- The problem: Could you copy the whole listing below exactly as written?

- Provided data:
`src/rtl/uart_pkg.sv`:
```
// Shared UART definitions used by the receiver and its receive FIFO.
package uart_pkg;

  // Data word width shared by the receiver and the FIFO behind it.
  localparam int unsigned UART_DBIT = 8;

  // How the occupancy counter moves in a given cycle.
  typedef enum logic [1:0] {
    CntHold,
    CntInc,
    CntDec
  } cnt_op_e;

  // Simultaneous accepted write and effective read cancel out.
  function automatic cnt_op_e cnt_op(input logic wr_en, input logic rd_en);
    if (wr_en && !rd_en) begin
      return CntInc;
    end else if (rd_en && !wr_en) begin
      return CntDec;
    end else begin
      return CntHold;
    end
  endfunction

endpackage

```
`src/rtl/uart_fifo_mem.sv`:
```
// Register-array storage for the UART receive FIFO: one synchronous write
// port, one asynchronous read port, no reset.
module uart_fifo_mem #(
  parameter int unsigned DBIT   = 8,
  parameter int unsigned ADDR_W = 4
) (
  input  logic              clk,
  input  logic              we,
  input  logic [ADDR_W-1:0] waddr,
  input  logic [DBIT-1:0]   wdata,
  input  logic [ADDR_W-1:0] raddr,
  output logic [DBIT-1:0]   rdata
);

  localparam int unsigned Depth = 2 ** ADDR_W;

  logic [DBIT-1:0] mem [Depth];

  // Write port; contents are never reset since they are masked while empty.
  always_ff @(posedge clk) begin
    if (we) begin
      mem[waddr] <= wdata;
    end
  end

  assign rdata = mem[raddr];

endmodule

```
`src/rtl/uart_rx_fifo.sv`:
```
// First-word-fall-through receive FIFO behind the UART receiver, with a
// sticky overrun flag for words dropped while full.
module uart_rx_fifo
  import uart_pkg::*;
#(
  parameter int unsigned DBIT   = UART_DBIT,
  parameter int unsigned ADDR_W = 4
) (
  input  logic            clk,
  input  logic            rst_n,
  input  logic            wr_tick,
  input  logic [DBIT-1:0] din,
  input  logic            rd,
  output logic [DBIT-1:0] dout,
  output logic            empty,
  output logic            full,
  output logic [ADDR_W:0] count,
  output logic            overrun,
  input  logic            clr_overrun
);

  logic [ADDR_W-1:0] wr_ptr_q, wr_ptr_d;
  logic [ADDR_W-1:0] rd_ptr_q, rd_ptr_d;
  logic [ADDR_W:0]   count_q, count_d;
  logic              overrun_q, overrun_d;
  logic              wr_en, rd_en;
  logic [DBIT-1:0]   mem_rdata;

  // count never exceeds 2**ADDR_W, so its MSB alone marks the full state.
  assign empty   = (count_q == '0);
  assign full    = count_q[ADDR_W];
  assign count   = count_q;
  assign overrun = overrun_q;

  // Head word is masked to zero while empty so stale memory never shows.
  assign dout = empty ? '0 : mem_rdata;

  // Accept/pop decisions and next-state for pointers, count and overrun.
  always_comb begin
    rd_en     = rd & ~empty;
    // A full FIFO still accepts a write when the same cycle frees a slot.
    wr_en     = wr_tick & (~full | rd);
    wr_ptr_d  = wr_ptr_q;
    rd_ptr_d  = rd_ptr_q;
    count_d   = count_q;
    overrun_d = overrun_q;

    if (wr_en) begin
      wr_ptr_d = wr_ptr_q + ADDR_W'(1);
    end
    if (rd_en) begin
      rd_ptr_d = rd_ptr_q + ADDR_W'(1);
    end

    unique case (cnt_op(wr_en, rd_en))
      CntInc:  count_d = count_q + (ADDR_W + 1)'(1);
      CntDec:  count_d = count_q - (ADDR_W + 1)'(1);
      default: count_d = count_q;
    endcase

    // Setting takes priority over a coincident clear.
    if (wr_tick && full && !rd) begin
      overrun_d = 1'b1;
    end else if (clr_overrun) begin
      overrun_d = 1'b0;
    end
  end

  // Control state register.
  always_ff @(posedge clk or negedge rst_n) begin
    if (!rst_n) begin
      wr_ptr_q  <= '0;
      rd_ptr_q  <= '0;
      count_q   <= '0;
      overrun_q <= 1'b0;
    end else begin
      wr_ptr_q  <= wr_ptr_d;
      rd_ptr_q  <= rd_ptr_d;
      count_q   <= count_d;
      overrun_q <= overrun_d;
    end
  end

  uart_fifo_mem #(
    .DBIT  (DBIT),
    .ADDR_W(ADDR_W)
  ) u_mem (
    .clk  (clk),
    .we   (wr_en),
    .waddr(wr_ptr_q),
    .wdata(din),
    .raddr(rd_ptr_q),
    .rdata(mem_rdata)
  );

endmodule
```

- Solution to the exercise:
`src/rtl/uart_pkg.sv`:
```
// Shared UART definitions used by the receiver and its receive FIFO.
package uart_pkg;

  // Data word width shared by the receiver and the FIFO behind it.
  localparam int unsigned UART_DBIT = 8;

  // How the occupancy counter moves in a given cycle.
  typedef enum logic [1:0] {
    CntHold,
    CntInc,
    CntDec
  } cnt_op_e;

  // Simultaneous accepted write and effective read cancel out.
  function automatic cnt_op_e cnt_op(input logic wr_en, input logic rd_en);
    if (wr_en && !rd_en) begin
      return CntInc;
    end else if (rd_en && !wr_en) begin
      return CntDec;
    end else begin
      return CntHold;
    end
  endfunction

endpackage

```
`src/rtl/uart_fifo_mem.sv`:
```
// Register-array storage for the UART receive FIFO: one synchronous write
// port, one asynchronous read port, no reset.
module uart_fifo_mem #(
  parameter int unsigned DBIT   = 8,
  parameter int unsigned ADDR_W = 4
) (
  input  logic              clk,
  input  logic              we,
  input  logic [ADDR_W-1:0] waddr,
  input  logic [DBIT-1:0]   wdata,
  input  logic [ADDR_W-1:0] raddr,
  output logic [DBIT-1:0]   rdata
);

  localparam int unsigned Depth = 2 ** ADDR_W;

  logic [DBIT-1:0] mem [Depth];

  // Write port; contents are never reset since they are masked while empty.
  always_ff @(posedge clk) begin
    if (we) begin
      mem[waddr] <= wdata;
    end
  end

  assign rdata = mem[raddr];

endmodule

```
`src/rtl/uart_rx_fifo.sv`:
```
// First-word-fall-through receive FIFO behind the UART receiver, with a
// sticky overrun flag for words dropped while full.
module uart_rx_fifo
  import uart_pkg::*;
#(
  parameter int unsigned DBIT   = UART_DBIT,
  parameter int unsigned ADDR_W = 4
) (
  input  logic            clk,
  input  logic            rst_n,
  input  logic            wr_tick,
  input  logic [DBIT-1:0] din,
  input  logic            rd,
  output logic [DBIT-1:0] dout,
  output logic            empty,
  output logic            full,
  output logic [ADDR_W:0] count,
  output logic            overrun,
  input  logic            clr_overrun
);

  logic [ADDR_W-1:0] wr_ptr_q, wr_ptr_d;
  logic [ADDR_W-1:0] rd_ptr_q, rd_ptr_d;
  logic [ADDR_W:0]   count_q, count_d;
  logic              overrun_q, overrun_d;
  logic              wr_en, rd_en;
  logic [DBIT-1:0]   mem_rdata;

  // count never exceeds 2**ADDR_W, so its MSB alone marks the full state.
  assign empty   = (count_q == '0);
  assign full    = count_q[ADDR_W];
  assign count   = count_q;
  assign overrun = overrun_q;

  // Head word is masked to zero while empty so stale memory never shows.
  assign dout = empty ? '0 : mem_rdata;

  // Accept/pop decisions and next-state for pointers, count and overrun.
  always_comb begin
    rd_en     = rd & ~empty;
    // A full FIFO still accepts a write when the same cycle frees a slot.
    wr_en     = wr_tick & (~full | rd);
    wr_ptr_d  = wr_ptr_q;
    rd_ptr_d  = rd_ptr_q;
    count_d   = count_q;
    overrun_d = overrun_q;

    if (wr_en) begin
      wr_ptr_d = wr_ptr_q + ADDR_W'(1);
    end
    if (rd_en) begin
      rd_ptr_d = rd_ptr_q + ADDR_W'(1);
    end

    unique case (cnt_op(wr_en, rd_en))
      CntInc:  count_d = count_q + (ADDR_W + 1)'(1);
      CntDec:  count_d = count_q - (ADDR_W + 1)'(1);
      default: count_d = count_q;
    endcase

    // Setting takes priority over a coincident clear.
    if (wr_tick && full && !rd) begin
      overrun_d = 1'b1;
    end else if (clr_overrun) begin
      overrun_d = 1'b0;
    end
  end

  // Control state register.
  always_ff @(posedge clk or negedge rst_n) begin
    if (!rst_n) begin
      wr_ptr_q  <= '0;
      rd_ptr_q  <= '0;
      count_q   <= '0;
      overrun_q <= 1'b0;
    end else begin
      wr_ptr_q  <= wr_ptr_d;
      rd_ptr_q  <= rd_ptr_d;
      count_q   <= count_d;
      overrun_q <= overrun_d;
    end
  end

  uart_fifo_mem #(
    .DBIT  (DBIT),
    .ADDR_W(ADDR_W)
  ) u_mem (
    .clk  (clk),
    .we   (wr_en),
    .waddr(wr_ptr_q),
    .wdata(din),
    .raddr(rd_ptr_q),
    .rdata(mem_rdata)
  );

endmodule
```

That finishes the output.